日々,能登半島地震について情報が入ってきて心を痛める毎日です。
能登方面の方々の被害はTVの映像でも確認できますが,
実は石川県の南方面も無傷ではありません。
2024/1/18までの石川県内の建物の被害状況
≪2024/1/18時点≫
【金沢市】全半壊2922棟(一部破損含む)
【内灘町】全半壊1179棟(一部破損含む)
【野々市市】 一部破損10棟
【能美市】半壊1棟 一部破損300棟
【小松市】半壊13棟 一部破損1179棟
【加賀市】 全壊5棟 半壊17棟 一部破損816棟
震源地から近い=被害が大きい訳ではない
この数字を見て思うのは震源地に近い方が必ずしも被害が多いわけではないということです。
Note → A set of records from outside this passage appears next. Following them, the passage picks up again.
### src/sv/dns_name_decompressor_defines.svh
// ----------------------------------------------------------------------------
// DNS name decompressor assertion macros
// Shared property shapes for the block's concurrent checks.
// ----------------------------------------------------------------------------
`ifndef DNS_NAME_DECOMPRESSOR_DEFINES_SVH
`define DNS_NAME_DECOMPRESSOR_DEFINES_SVH

// Same-cycle implication, disabled during reset.
`define DND_ASSERT_IMP(label, ante, cons, msg) \
    label: assert property (@(posedge clk) disable iff (!rst_n) (ante) |-> (cons)) \
        else $error(msg);

// Next-cycle implication, disabled during reset.
`define DND_ASSERT_NXT(label, ante, cons, msg) \
    label: assert property (@(posedge clk) disable iff (!rst_n) (ante) |=> (cons)) \
        else $error(msg);

`endif

### src/sv/dnd_pkg.sv
// ----------------------------------------------------------------------------
// dnd_pkg
// Constants, codes and hand-off types of the DNS name decompressor.
// ----------------------------------------------------------------------------
package dnd_pkg;

    localparam int BUFFER_BYTES = 512;
    localparam int PKT_AW       = $clog2(BUFFER_BYTES);
    localparam int MAX_HOPS     = 8;
    localparam int HOP_W        = 4;
    localparam int TEXT_CAP     = 256;
    localparam int TXT_AW       = $clog2(TEXT_CAP);

    localparam logic [8:0]  CAP_RESET   = 9'd256;
    localparam logic [7:0]  PTR_MASK    = 8'hc0;
    localparam logic [13:0] OFFSET_MASK = 14'h3fff;
    localparam logic [7:0]  NUL_BYTE    = 8'h00;
    localparam logic [7:0]  DOT_CHAR    = 8'h2e;

    localparam logic CMD_LOAD   = 1'b0;
    localparam logic CMD_DECODE = 1'b1;

    localparam logic [2:0] ST_OK       = 3'd0;
    localparam logic [2:0] ST_TOO_LONG = 3'd1;
    localparam logic [2:0] ST_PTR_OFF  = 3'd2;
    localparam logic [2:0] ST_HOPS     = 3'd3;
    localparam logic [2:0] ST_RANGE    = 3'd4;

    // Finished decode handed from the walker to the packer.
    typedef struct packed {
        logic       start;
        logic [8:0] text_len;
        logic [2:0] status;
        logic [8:0] enc_len;
    } dnd_job_t;

endpackage

### src/sv/dnd_packer.sv
// ----------------------------------------------------------------------------
// dnd_packer
// Reads the decoded text back one character at a time, packs up to four per
// result and drives the registered result port.
// ----------------------------------------------------------------------------
`include "dns_name_decompressor_defines.svh"

module dnd_packer (
    input  logic                       clk,
    input  logic                       rst_n,
    input  dnd_pkg::dnd_job_t          job,
    output logic                       txt_re,
    output logic [dnd_pkg::TXT_AW-1:0] txt_raddr,
    input  logic [7:0]                 txt_rdata,
    output logic                       busy,
    output logic                       rsp_valid,
    input  logic                       rsp_stall,
    output logic [7:0]                 char0,
    output logic [7:0]                 char1,
    output logic [7:0]                 char2,
    output logic [7:0]                 char3,
    output logic [2:0]                 char_count,
    output logic                       last,
    output logic [2:0]                 status,
    output logic [8:0]                 encoded_len
);

    typedef enum logic [2:0] {
        P_IDLE   = 3'b001,
        P_GATHER = 3'b010,
        P_PUSH   = 3'b100
    } pack_state_t;

    pack_state_t state_reg, state_next;
    logic [8:0]       len_reg, len_next;
    logic [2:0]       st_reg, st_next;
    logic [8:0]       enc_reg, enc_next;
    logic [8:0]       gidx_reg, gidx_next;
    logic [2:0]       lane_reg, lane_next;
    logic             pend_reg, pend_next;
    logic [3:0][7:0]  chars_reg, chars_next;

    logic             out_valid_reg, out_valid_next;
    logic [3:0][7:0]  out_chars_reg, out_chars_next;
    logic [2:0]       out_count_reg, out_count_next;
    logic             out_last_reg, out_last_next;
    logic [2:0]       out_status_reg, out_status_next;
    logic [8:0]       out_enc_reg, out_enc_next;

    logic             can_issue;
    logic             push;
    logic             is_last;

    assign busy    = (state_reg != P_IDLE);
    assign is_last = (gidx_reg == len_reg);
    assign push    = (state_reg == P_PUSH) && (!out_valid_reg || !rsp_stall);

    always_comb
    begin
        state_next = state_reg;
        len_next   = len_reg;
        st_next    = st_reg;
        enc_next   = enc_reg;
        gidx_next  = gidx_reg;
        lane_next  = lane_reg;
        pend_next  = pend_reg;
        chars_next = chars_reg;
        txt_re     = 1'b0;
        txt_raddr  = gidx_reg[dnd_pkg::TXT_AW-1:0];
        can_issue  = 1'b0;

        unique case (state_reg)
            P_IDLE:
            begin
                if (job.start)
                begin
                    len_next   = job.text_len;
                    st_next    = job.status;
                    enc_next   = job.enc_len;
                    gidx_next  = '0;
                    lane_next  = '0;
                    pend_next  = 1'b0;
                    chars_next = '0;
                    state_next = P_GATHER;
                end
            end
            P_GATHER:
            begin
                // capture the read issued last cycle, then issue the next one
                if (pend_reg)
                begin
                    chars_next[lane_reg[1:0]] = txt_rdata;
                end
                lane_next = lane_reg + 3'(pend_reg);
                can_issue = (lane_next < 3'd4) && (gidx_reg < len_reg);
                if (can_issue)
                begin
                    txt_re    = 1'b1;
                    gidx_next = gidx_reg + 9'd1;
                    pend_next = 1'b1;
                end
                else
                begin
                    pend_next  = 1'b0;
                    state_next = P_PUSH;
                end
            end
            P_PUSH:
            begin
                if (push)
                begin
                    chars_next = '0;
                    lane_next  = '0;
                    state_next = is_last ? P_IDLE : P_GATHER;
                end
            end
            default:
            begin
                state_next = P_IDLE;
            end
        endcase
    end

    always_comb
    begin
        out_valid_next  = out_valid_reg;
        out_chars_next  = out_chars_reg;
        out_count_next  = out_count_reg;
        out_last_next   = out_last_reg;
        out_status_next = out_status_reg;
        out_enc_next    = out_enc_reg;
        if (push)
        begin
            out_valid_next  = 1'b1;
            out_chars_next  = chars_reg;
            out_count_next  = lane_reg;
            out_last_next   = is_last;
            out_status_next = is_last ? st_reg : dnd_pkg::ST_OK;
            out_enc_next    = is_last ? enc_reg : 9'd0;
        end
        else if (out_valid_reg && !rsp_stall)
        begin
            out_valid_next = 1'b0;
        end
    end

    always_ff @(posedge clk or negedge rst_n)
    begin
        if (!rst_n)
        begin
            state_reg      <= P_IDLE;
            len_reg        <= '0;
            st_reg         <= '0;
            enc_reg        <= '0;
            gidx_reg       <= '0;
            lane_reg       <= '0;
            pend_reg       <= 1'b0;
            chars_reg      <= '0;
            out_valid_reg  <= 1'b0;
            out_chars_reg  <= '0;
            out_count_reg  <= '0;
            out_last_reg   <= 1'b0;
            out_status_reg <= '0;
            out_enc_reg    <= '0;
        end
        else
        begin
            state_reg      <= state_next;
            len_reg        <= len_next;
            st_reg         <= st_next;
            enc_reg        <= enc_next;
            gidx_reg       <= gidx_next;
            lane_reg       <= lane_next;
            pend_reg       <= pend_next;
            chars_reg      <= chars_next;
            out_valid_reg  <= out_valid_next;
            out_chars_reg  <= out_chars_next;
            out_count_reg  <= out_count_next;
            out_last_reg   <= out_last_next;
            out_status_reg <= out_status_next;
            out_enc_reg    <= out_enc_next;
        end
    end

    assign rsp_valid   = out_valid_reg;
    assign char0       = out_chars_reg[0];
    assign char1       = out_chars_reg[1];
    assign char2       = out_chars_reg[2];
    assign char3       = out_chars_reg[3];
    assign char_count  = out_count_reg;
    assign last        = out_last_reg;
    assign status      = out_status_reg;
    assign encoded_len = out_enc_reg;

    `DND_ASSERT_IMP(a_err_empty, out_valid_reg && out_status_reg != dnd_pkg::ST_OK,
        out_count_reg == 3'd0 && out_last_reg && out_enc_reg == 9'd0,
        "error result carries text")
    `DND_ASSERT_IMP(a_full_groups, out_valid_reg && !out_last_reg,
        out_count_reg == 3'd4, "short group before the last one")
    `DND_ASSERT_IMP(a_gather_bound, state_reg == P_GATHER,
        gidx_reg <= len_reg, "text read past decoded length")
    `DND_ASSERT_NXT(a_push_shows, push, out_valid_reg, "pushed result not presented")

endmodule
### src/sv/dnd_walker.sv
// ----------------------------------------------------------------------------
// dnd_walker
// Walks a compressed name through the packet store, writes the dotted text
// into the text store and reports status and encoded length.
// ----------------------------------------------------------------------------
`include "dns_name_decompressor_defines.svh"

module dnd_walker (
    input  logic                      clk,
    input  logic                      rst_n,
    input  logic                      start,
    input  logic [13:0]               start_pos,
    input  logic [14:0]               packet_len,
    input  logic                      allow,
    input  logic [8:0]                max_out_len,
    output logic                      pkt_re,
    output logic [dnd_pkg::PKT_AW-1:0] pkt_raddr,
    input  logic [7:0]                pkt_rdata,
    output logic                      txt_we,
    output logic [dnd_pkg::TXT_AW-1:0] txt_waddr,
    output logic [7:0]                txt_wdata,
    output logic                      busy,
    output dnd_pkg::dnd_job_t         job
);

    typedef enum logic [5:0] {
        W_IDLE  = 6'b000001,
        W_FETCH = 6'b000010,
        W_LEN   = 6'b000100,
        W_COPY  = 6'b001000,
        W_DOT   = 6'b010000,
        W_PTR   = 6'b100000
    } walk_state_t;

    walk_state_t state_reg, state_next;
    logic [13:0] pos_reg, pos_next;
    logic [14:0] limit_reg, limit_next;
    logic        allow_reg, allow_next;
    logic [8:0]  tc_reg, tc_next;
    logic [8:0]  ec_reg, ec_next;
    logic [dnd_pkg::HOP_W-1:0] hops_reg, hops_next;
    logic        at_start_reg, at_start_next;
    logic [5:0]  cnt_reg, cnt_next;
    logic [5:0]  hi_reg, hi_next;
    dnd_pkg::dnd_job_t job_reg, job_next;

    logic [8:0]  cap;
    logic        fin;
    logic [2:0]  fin_status;
    logic [13:0] pos_inc;

    assign cap = (max_out_len > 9'(dnd_pkg::TEXT_CAP)) ? 9'(dnd_pkg::TEXT_CAP) : max_out_len;
    assign pos_inc = pos_reg + 14'd1;

    // Length byte is read at pos; label bytes and pointer low byte at pos + 1.
    assign pkt_re    = (state_reg != W_IDLE);
    assign pkt_raddr = (state_reg == W_FETCH) ? pos_reg[dnd_pkg::PKT_AW-1:0]
                                              : pos_inc[dnd_pkg::PKT_AW-1:0];
    assign busy      = (state_reg != W_IDLE);
    assign job       = job_reg;

    always_comb
    begin
        state_next    = state_reg;
        pos_next      = pos_reg;
        limit_next    = limit_reg;
        allow_next    = allow_reg;
        tc_next       = tc_reg;
        ec_next       = ec_reg;
        hops_next     = hops_reg;
        at_start_next = at_start_reg;
        cnt_next      = cnt_reg;
        hi_next       = hi_reg;
        job_next      = '0;
        txt_we        = 1'b0;
        txt_waddr     = tc_reg[dnd_pkg::TXT_AW-1:0];
        txt_wdata     = pkt_rdata;
        fin           = 1'b0;
        fin_status    = dnd_pkg::ST_OK;

        unique case (state_reg)
            W_IDLE:
            begin
                if (start)
                begin
                    pos_next      = start_pos;
                    limit_next    = (packet_len > 15'(dnd_pkg::BUFFER_BYTES))
                                    ? 15'(dnd_pkg::BUFFER_BYTES) : packet_len;
                    allow_next    = allow;
                    tc_next       = '0;
                    ec_next       = '0;
                    hops_next     = '0;
                    at_start_next = 1'b1;
                    state_next    = W_FETCH;
                end
            end
            W_FETCH:
            begin
                if ({1'b0, pos_reg} >= limit_reg)
                begin
                    fin        = 1'b1;
                    fin_status = dnd_pkg::ST_RANGE;
                end
                else
                begin
                    state_next = W_LEN;
                end
            end
            W_LEN:
            begin
                if (pkt_rdata == dnd_pkg::NUL_BYTE)
                begin
                    ec_next = ec_reg + 9'(at_start_reg);
                    fin     = 1'b1;
                end
                else if ((pkt_rdata & dnd_pkg::PTR_MASK) == 8'h00)
                begin
                    if ({1'b0, tc_reg} + {2'b00, pkt_rdata} + 10'd1 > {1'b0, cap})
                    begin
                        fin        = 1'b1;
                        fin_status = dnd_pkg::ST_TOO_LONG;
                    end
                    else if ({1'b0, pos_reg} + {7'd0, pkt_rdata} >= limit_reg)
                    begin
                        fin        = 1'b1;
                        fin_status = dnd_pkg::ST_RANGE;
                    end
                    else
                    begin
                        cnt_next   = pkt_rdata[5:0];
                        pos_next   = pos_inc;
                        if (at_start_reg)
                        begin
                            ec_next = ec_reg + {1'b0, pkt_rdata} + 9'd1;
                        end
                        state_next = W_COPY;
                    end
                end
                else
                begin
                    if (!allow_reg)
                    begin
                        fin        = 1'b1;
                        fin_status = dnd_pkg::ST_PTR_OFF;
                    end
                    else if ({1'b0, pos_inc} >= limit_reg)
                    begin
                        fin        = 1'b1;
                        fin_status = dnd_pkg::ST_RANGE;
                    end
                    else if (hops_reg >= dnd_pkg::HOP_W'(dnd_pkg::MAX_HOPS))
                    begin
                        fin        = 1'b1;
                        fin_status = dnd_pkg::ST_HOPS;
                    end
                    else
                    begin
                        hops_next     = hops_reg + dnd_pkg::HOP_W'(1);
                        if (at_start_reg)
                        begin
                            ec_next = ec_reg + 9'd2;
                        end
                        at_start_next = 1'b0;
                        hi_next       = pkt_rdata[5:0];
                        state_next    = W_PTR;
                    end
                end
            end
            W_COPY:
            begin
                txt_we   = 1'b1;
                tc_next  = tc_reg + 9'd1;
                pos_next = pos_inc;
                cnt_next = cnt_reg - 6'd1;
                if (cnt_reg == 6'd1)
                begin
                    state_next = W_DOT;
                end
            end
            W_DOT:
            begin
                txt_we     = 1'b1;
                txt_wdata  = dnd_pkg::DOT_CHAR;
                tc_next    = tc_reg + 9'd1;
                state_next = W_FETCH;
            end
            W_PTR:
            begin
                pos_next   = {hi_reg, pkt_rdata} & dnd_pkg::OFFSET_MASK;
                state_next = W_FETCH;
            end
            default:
            begin
                state_next = W_IDLE;
            end
        endcase

        if (fin)
        begin
            state_next      = W_IDLE;
            job_next.start  = 1'b1;
            job_next.status = fin_status;
            if (fin_status == dnd_pkg::ST_OK)
            begin
                // drop the trailing dot
                job_next.text_len = (tc_reg == 9'd0) ? 9'd0 : tc_reg - 9'd1;
                job_next.enc_len  = ec_next;
            end
        end
    end

    always_ff @(posedge clk or negedge rst_n)
    begin
        if (!rst_n)
        begin
            state_reg    <= W_IDLE;
            pos_reg      <= '0;
            limit_reg    <= '0;
            allow_reg    <= 1'b0;
            tc_reg       <= '0;
            ec_reg       <= '0;
            hops_reg     <= '0;
            at_start_reg <= 1'b0;
            cnt_reg      <= '0;
            hi_reg       <= '0;
            job_reg      <= '0;
        end
        else
        begin
            state_reg    <= state_next;
            pos_reg      <= pos_next;
            limit_reg    <= limit_next;
            allow_reg    <= allow_next;
            tc_reg       <= tc_next;
            ec_reg       <= ec_next;
            hops_reg     <= hops_next;
            at_start_reg <= at_start_next;
            cnt_reg      <= cnt_next;
            hi_reg       <= hi_next;
            job_reg      <= job_next;
        end
    end

    `DND_ASSERT_IMP(a_hops_bounded, state_reg != W_IDLE,
        hops_reg <= dnd_pkg::HOP_W'(dnd_pkg::MAX_HOPS), "hop count passed its limit")
    `DND_ASSERT_IMP(a_text_in_range, txt_we,
        tc_reg < 9'(dnd_pkg::TEXT_CAP), "text write beyond text store")

endmodule

### config.mk
export PLATFORM = sky130hd
export DESIGN_NAME = dnd_walker
export DESIGN_NICKNAME = d
export VERILOG_FILES = /design/src/sv/dnd_pkg.sv /design/src/sv/dnd_walker.sv
export VERILOG_INCLUDE_DIRS = /design/src /design/src/sv
export SDC_FILE = /design/constraint.sdc
export NUM_CORES = 1
export LEC_CHECK = 0
export BUFFER_PORTS_ARGS = -buffer_cell sky130_fd_sc_hd__buf_2
export CAP_MARGIN = 20
export CORE_UTILIZATION = 59
export DETAILED_ROUTE_END_ITERATION = 8
export PLACE_DENSITY = 0.79
export SLEW_MARGIN = 20
export SYNTH_ARGS = -nofsm -noshare
export SYNTH_HDL_FRONTEND = slang
export SYNTH_SLANG_ARGS = --single-unit
export TNS_END_PERCENT = 50
### constraint.sdc
create_clock -name clk -period 5.9 [get_ports clk]
set_input_delay 1.475 -clock clk [delete_from_list [all_inputs] [get_ports clk]]
set_output_delay 1.475 -clock clk [all_outputs]
set_load 0.05 [all_outputs]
ちなみに今回の震源地の輪島市付近からそれぞれの市の距離は内灘町で100km程度,野々市市で120km程度,能美市で130km程度,小松市で140km程度,加賀市で160km程度。
石川県は昨今大きな地震がなかったため,住宅の耐震化率は全国と比較しても低い地域になります。しかし,県内の市によって極端に新しい家や耐震化されている家が多かったり,少なかったりするはずはないと考えます。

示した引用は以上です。